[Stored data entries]
● ● ●
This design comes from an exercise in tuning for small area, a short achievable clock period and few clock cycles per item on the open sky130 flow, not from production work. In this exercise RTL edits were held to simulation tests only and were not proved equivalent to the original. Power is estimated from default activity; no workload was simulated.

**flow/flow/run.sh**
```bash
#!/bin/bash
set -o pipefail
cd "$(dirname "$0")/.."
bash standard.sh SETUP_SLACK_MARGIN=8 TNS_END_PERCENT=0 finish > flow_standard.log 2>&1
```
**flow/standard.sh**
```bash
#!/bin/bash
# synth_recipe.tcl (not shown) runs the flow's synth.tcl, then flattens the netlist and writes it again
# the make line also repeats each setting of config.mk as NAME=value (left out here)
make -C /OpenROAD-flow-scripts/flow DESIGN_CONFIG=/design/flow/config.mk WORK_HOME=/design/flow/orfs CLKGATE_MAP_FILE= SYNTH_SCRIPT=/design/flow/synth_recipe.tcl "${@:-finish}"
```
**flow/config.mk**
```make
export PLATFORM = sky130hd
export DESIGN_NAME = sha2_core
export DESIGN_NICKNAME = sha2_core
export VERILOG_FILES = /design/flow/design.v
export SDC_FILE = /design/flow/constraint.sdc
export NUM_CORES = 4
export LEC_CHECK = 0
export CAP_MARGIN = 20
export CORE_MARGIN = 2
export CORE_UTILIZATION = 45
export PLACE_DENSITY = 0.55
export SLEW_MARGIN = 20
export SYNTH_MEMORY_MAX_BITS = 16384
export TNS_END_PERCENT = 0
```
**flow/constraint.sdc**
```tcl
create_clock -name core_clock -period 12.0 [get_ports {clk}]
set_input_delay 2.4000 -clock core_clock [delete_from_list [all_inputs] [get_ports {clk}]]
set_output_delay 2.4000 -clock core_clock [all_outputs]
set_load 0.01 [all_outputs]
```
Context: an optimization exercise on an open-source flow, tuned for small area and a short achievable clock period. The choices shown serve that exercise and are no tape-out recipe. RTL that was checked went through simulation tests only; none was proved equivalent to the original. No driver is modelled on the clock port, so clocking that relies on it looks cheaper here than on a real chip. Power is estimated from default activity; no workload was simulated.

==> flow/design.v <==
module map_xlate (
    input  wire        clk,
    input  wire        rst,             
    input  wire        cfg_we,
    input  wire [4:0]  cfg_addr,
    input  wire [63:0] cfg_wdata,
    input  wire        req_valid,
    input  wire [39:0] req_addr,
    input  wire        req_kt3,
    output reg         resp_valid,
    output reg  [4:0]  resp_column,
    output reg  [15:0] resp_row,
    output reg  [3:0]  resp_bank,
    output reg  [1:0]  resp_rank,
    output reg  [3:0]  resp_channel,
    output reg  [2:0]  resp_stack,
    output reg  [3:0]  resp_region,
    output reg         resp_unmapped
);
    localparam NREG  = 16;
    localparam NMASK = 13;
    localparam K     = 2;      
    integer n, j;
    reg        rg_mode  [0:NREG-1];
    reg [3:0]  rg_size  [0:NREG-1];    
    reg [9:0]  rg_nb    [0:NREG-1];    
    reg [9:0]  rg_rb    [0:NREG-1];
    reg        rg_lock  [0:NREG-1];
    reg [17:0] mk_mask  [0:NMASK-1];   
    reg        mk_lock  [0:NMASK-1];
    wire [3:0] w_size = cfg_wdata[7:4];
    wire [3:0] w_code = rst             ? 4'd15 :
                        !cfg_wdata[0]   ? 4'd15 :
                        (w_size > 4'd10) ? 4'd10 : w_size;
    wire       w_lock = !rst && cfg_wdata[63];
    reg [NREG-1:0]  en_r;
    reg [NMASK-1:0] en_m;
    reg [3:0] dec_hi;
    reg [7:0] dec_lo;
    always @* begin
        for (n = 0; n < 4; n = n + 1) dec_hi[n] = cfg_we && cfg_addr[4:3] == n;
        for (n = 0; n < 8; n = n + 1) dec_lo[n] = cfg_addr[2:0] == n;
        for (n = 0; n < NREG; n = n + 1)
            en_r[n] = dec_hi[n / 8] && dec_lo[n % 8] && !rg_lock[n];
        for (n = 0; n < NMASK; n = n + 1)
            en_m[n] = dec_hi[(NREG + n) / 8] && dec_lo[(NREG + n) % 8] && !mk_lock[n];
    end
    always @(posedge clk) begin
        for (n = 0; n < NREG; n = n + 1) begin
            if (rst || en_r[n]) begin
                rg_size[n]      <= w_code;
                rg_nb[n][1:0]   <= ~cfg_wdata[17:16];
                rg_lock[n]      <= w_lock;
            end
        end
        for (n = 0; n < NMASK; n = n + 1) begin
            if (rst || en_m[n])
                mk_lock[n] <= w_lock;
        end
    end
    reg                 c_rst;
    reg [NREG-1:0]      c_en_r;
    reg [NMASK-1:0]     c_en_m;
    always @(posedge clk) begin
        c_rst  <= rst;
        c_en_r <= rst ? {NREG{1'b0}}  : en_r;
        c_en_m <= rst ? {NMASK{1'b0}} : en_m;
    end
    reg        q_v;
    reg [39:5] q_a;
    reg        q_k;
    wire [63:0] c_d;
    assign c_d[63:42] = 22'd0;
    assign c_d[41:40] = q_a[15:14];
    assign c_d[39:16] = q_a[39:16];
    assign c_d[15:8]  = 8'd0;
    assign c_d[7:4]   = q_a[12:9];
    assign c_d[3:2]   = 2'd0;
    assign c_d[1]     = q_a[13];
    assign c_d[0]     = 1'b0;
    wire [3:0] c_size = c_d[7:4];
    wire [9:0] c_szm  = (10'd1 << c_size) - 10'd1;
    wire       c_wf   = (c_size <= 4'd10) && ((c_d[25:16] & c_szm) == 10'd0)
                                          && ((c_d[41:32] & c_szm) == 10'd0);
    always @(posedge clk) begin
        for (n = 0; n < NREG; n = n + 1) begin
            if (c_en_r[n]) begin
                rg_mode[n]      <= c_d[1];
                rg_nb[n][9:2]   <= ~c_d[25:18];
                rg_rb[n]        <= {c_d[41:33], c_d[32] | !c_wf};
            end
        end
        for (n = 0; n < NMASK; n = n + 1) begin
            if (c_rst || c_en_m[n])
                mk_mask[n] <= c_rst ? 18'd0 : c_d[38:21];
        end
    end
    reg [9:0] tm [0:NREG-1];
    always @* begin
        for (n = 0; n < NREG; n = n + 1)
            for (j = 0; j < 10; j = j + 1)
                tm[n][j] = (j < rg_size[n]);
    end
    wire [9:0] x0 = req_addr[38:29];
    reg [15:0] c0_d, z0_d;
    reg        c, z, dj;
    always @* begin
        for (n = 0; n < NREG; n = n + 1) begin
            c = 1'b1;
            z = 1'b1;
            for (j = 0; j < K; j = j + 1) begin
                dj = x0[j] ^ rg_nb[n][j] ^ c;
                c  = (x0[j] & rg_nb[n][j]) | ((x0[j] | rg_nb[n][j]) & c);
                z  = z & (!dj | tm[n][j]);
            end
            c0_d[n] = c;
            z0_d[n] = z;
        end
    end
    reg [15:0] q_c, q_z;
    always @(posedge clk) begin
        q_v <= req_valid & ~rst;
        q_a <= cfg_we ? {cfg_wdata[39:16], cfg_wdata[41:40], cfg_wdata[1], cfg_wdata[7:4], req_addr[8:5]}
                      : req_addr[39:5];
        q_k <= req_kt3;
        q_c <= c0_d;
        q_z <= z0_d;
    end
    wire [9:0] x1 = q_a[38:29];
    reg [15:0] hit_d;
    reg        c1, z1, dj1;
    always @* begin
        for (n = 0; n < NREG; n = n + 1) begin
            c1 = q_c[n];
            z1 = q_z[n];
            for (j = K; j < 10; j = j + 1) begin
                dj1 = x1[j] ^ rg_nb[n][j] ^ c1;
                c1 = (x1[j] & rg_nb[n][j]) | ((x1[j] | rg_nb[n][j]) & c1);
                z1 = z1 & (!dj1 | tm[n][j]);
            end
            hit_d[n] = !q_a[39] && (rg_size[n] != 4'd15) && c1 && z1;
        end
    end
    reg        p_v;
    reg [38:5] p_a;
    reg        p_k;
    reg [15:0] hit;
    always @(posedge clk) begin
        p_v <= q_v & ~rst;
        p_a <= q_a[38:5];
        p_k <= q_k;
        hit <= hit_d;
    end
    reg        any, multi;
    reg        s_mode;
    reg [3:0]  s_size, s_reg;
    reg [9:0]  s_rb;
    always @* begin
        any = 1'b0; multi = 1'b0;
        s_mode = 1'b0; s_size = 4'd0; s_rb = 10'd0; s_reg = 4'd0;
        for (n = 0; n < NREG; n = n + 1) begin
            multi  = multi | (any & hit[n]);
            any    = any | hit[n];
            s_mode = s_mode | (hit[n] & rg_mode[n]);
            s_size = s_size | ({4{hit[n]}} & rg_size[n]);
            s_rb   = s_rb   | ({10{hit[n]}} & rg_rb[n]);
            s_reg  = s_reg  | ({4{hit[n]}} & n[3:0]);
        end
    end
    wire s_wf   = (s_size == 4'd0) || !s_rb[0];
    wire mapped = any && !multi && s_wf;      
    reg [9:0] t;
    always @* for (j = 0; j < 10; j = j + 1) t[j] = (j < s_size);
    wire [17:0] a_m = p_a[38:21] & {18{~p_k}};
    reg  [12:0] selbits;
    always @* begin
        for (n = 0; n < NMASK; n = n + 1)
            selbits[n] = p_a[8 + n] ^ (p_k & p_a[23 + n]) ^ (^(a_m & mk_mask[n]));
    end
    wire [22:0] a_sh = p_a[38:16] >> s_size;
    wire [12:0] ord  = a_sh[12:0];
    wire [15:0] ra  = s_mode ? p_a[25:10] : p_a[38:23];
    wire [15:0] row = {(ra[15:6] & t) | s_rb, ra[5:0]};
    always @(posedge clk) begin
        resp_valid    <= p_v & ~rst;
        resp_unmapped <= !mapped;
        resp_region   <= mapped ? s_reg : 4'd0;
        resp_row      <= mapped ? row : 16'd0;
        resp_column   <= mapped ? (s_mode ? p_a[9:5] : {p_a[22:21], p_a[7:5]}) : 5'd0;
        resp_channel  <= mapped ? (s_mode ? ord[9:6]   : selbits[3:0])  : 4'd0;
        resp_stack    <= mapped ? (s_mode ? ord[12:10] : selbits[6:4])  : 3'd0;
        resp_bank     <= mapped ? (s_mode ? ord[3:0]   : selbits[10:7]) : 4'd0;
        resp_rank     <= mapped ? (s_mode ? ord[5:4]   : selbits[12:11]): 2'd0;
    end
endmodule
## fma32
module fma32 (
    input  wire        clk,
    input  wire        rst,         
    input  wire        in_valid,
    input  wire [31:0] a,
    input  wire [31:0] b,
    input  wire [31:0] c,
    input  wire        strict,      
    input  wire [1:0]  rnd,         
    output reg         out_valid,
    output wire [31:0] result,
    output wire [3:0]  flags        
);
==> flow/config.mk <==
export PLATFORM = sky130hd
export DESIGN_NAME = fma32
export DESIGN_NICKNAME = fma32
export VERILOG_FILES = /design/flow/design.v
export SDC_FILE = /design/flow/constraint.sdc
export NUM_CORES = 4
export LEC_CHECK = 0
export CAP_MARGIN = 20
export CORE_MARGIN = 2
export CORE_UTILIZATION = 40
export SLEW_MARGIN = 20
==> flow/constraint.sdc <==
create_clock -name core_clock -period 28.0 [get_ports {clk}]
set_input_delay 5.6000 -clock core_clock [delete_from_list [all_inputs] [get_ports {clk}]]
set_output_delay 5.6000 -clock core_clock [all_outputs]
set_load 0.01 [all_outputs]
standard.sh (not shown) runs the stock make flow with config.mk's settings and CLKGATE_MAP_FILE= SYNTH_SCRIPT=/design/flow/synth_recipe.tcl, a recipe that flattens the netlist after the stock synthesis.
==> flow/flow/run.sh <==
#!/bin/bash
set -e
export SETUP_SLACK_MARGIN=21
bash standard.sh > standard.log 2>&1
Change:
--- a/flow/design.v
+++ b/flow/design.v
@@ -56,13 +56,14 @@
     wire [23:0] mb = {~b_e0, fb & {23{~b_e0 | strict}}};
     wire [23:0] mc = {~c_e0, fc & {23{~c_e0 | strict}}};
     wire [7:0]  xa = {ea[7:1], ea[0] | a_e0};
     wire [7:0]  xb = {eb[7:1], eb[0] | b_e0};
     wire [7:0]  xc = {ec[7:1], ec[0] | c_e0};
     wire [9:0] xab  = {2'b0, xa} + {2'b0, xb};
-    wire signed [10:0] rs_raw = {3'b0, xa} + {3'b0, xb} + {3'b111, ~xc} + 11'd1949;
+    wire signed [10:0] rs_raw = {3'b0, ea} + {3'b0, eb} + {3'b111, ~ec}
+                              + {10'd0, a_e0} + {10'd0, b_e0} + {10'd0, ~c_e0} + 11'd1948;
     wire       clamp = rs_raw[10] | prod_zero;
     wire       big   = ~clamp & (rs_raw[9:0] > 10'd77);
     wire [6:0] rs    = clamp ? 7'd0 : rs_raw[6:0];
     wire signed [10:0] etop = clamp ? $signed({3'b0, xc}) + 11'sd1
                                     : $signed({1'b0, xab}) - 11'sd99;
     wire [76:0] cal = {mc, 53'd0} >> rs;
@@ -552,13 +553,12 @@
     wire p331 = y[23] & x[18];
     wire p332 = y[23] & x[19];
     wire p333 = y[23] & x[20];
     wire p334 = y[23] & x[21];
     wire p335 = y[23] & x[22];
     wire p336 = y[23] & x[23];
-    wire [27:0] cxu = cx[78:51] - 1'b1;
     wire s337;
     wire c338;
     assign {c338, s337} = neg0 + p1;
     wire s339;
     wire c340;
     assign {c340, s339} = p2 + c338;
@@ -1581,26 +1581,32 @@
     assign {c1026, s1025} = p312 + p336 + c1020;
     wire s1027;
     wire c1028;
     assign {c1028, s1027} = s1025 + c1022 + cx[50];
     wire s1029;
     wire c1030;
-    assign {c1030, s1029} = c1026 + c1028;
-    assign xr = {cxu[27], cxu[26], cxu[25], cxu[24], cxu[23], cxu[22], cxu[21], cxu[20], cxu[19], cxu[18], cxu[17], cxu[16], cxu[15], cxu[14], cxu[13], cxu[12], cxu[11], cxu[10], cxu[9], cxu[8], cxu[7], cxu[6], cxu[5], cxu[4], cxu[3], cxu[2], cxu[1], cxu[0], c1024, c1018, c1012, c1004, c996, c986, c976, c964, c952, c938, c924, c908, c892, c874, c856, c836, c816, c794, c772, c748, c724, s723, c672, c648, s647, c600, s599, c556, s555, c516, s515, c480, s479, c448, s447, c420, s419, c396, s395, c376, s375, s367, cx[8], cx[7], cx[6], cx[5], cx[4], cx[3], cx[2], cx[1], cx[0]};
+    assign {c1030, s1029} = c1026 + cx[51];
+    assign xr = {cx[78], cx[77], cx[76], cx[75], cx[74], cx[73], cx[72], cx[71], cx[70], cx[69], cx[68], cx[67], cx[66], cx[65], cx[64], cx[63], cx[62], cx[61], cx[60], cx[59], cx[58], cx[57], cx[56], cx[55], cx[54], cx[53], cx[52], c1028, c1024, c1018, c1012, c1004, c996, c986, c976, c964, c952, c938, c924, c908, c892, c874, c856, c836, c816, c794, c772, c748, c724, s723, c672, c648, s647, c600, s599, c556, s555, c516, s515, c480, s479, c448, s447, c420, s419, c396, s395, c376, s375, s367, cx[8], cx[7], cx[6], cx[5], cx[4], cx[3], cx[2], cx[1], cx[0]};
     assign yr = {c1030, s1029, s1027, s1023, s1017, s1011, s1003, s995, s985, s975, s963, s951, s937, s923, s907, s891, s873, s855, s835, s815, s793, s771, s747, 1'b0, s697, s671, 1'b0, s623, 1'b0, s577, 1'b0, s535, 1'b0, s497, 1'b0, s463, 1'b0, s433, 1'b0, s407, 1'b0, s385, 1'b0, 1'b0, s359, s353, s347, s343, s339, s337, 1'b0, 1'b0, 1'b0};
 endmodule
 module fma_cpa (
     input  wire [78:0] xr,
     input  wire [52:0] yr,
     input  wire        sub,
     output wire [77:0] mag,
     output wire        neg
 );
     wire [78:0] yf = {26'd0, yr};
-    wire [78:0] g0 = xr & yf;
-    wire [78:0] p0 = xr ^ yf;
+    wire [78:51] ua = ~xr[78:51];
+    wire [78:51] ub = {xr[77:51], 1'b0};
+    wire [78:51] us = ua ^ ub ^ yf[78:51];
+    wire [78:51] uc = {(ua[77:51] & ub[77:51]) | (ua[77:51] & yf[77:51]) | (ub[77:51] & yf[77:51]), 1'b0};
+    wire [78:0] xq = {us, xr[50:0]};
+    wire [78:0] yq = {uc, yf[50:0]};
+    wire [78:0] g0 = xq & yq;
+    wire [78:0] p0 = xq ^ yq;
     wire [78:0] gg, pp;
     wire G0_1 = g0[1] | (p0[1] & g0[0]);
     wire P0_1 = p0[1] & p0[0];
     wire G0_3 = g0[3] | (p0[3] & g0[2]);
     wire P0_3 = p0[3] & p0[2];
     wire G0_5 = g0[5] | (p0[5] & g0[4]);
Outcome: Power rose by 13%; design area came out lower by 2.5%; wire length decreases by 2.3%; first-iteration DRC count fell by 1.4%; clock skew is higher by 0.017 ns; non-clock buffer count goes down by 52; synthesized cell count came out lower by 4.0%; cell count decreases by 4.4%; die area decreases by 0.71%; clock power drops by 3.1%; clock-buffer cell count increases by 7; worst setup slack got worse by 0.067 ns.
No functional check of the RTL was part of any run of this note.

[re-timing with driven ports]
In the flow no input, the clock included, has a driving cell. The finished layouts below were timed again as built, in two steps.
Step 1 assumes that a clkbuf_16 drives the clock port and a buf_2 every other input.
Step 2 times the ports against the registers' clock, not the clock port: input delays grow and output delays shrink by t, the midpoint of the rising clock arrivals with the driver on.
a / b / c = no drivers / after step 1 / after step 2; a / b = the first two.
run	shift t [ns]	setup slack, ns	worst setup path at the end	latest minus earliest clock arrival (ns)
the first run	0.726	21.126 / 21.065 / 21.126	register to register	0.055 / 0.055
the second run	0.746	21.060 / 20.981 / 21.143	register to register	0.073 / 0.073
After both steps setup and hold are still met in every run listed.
● ● ●
▸ WHAT IS EXPECTED
Your task is to restate, word for word, only those lines above that fall between the line holding "ub ^ yf[78:51];" and the line holding "In the flow", inclusive.

▸ RESPONSE AREA
+    wire [78:51] us = ua ^ ub ^ yf[78:51];
+    wire [78:51] uc = {(ua[77:51] & ub[77:51]) | (ua[77:51] & yf[77:51]) | (ub[77:51] & yf[77:51]), 1'b0};
+    wire [78:0] xq = {us, xr[50:0]};
+    wire [78:0] yq = {uc, yf[50:0]};
+    wire [78:0] g0 = xq & yq;
+    wire [78:0] p0 = xq ^ yq;
     wire [78:0] gg, pp;
     wire G0_1 = g0[1] | (p0[1] & g0[0]);
     wire P0_1 = p0[1] & p0[0];
     wire G0_3 = g0[3] | (p0[3] & g0[2]);
     wire P0_3 = p0[3] & p0[2];
     wire G0_5 = g0[5] | (p0[5] & g0[4]);
Outcome: Power rose by 13%; design area came out lower by 2.5%; wire length decreases by 2.3%; first-iteration DRC count fell by 1.4%; clock skew is higher by 0.017 ns; non-clock buffer count goes down by 52; synthesized cell count came out lower by 4.0%; cell count decreases by 4.4%; die area decreases by 0.71%; clock power drops by 3.1%; clock-buffer cell count increases by 7; worst setup slack got worse by 0.067 ns.
No functional check of the RTL was part of any run of this note.

[re-timing with driven ports]
In the flow no input, the clock included, has a driving cell. The finished layouts below were timed again as built, in two steps.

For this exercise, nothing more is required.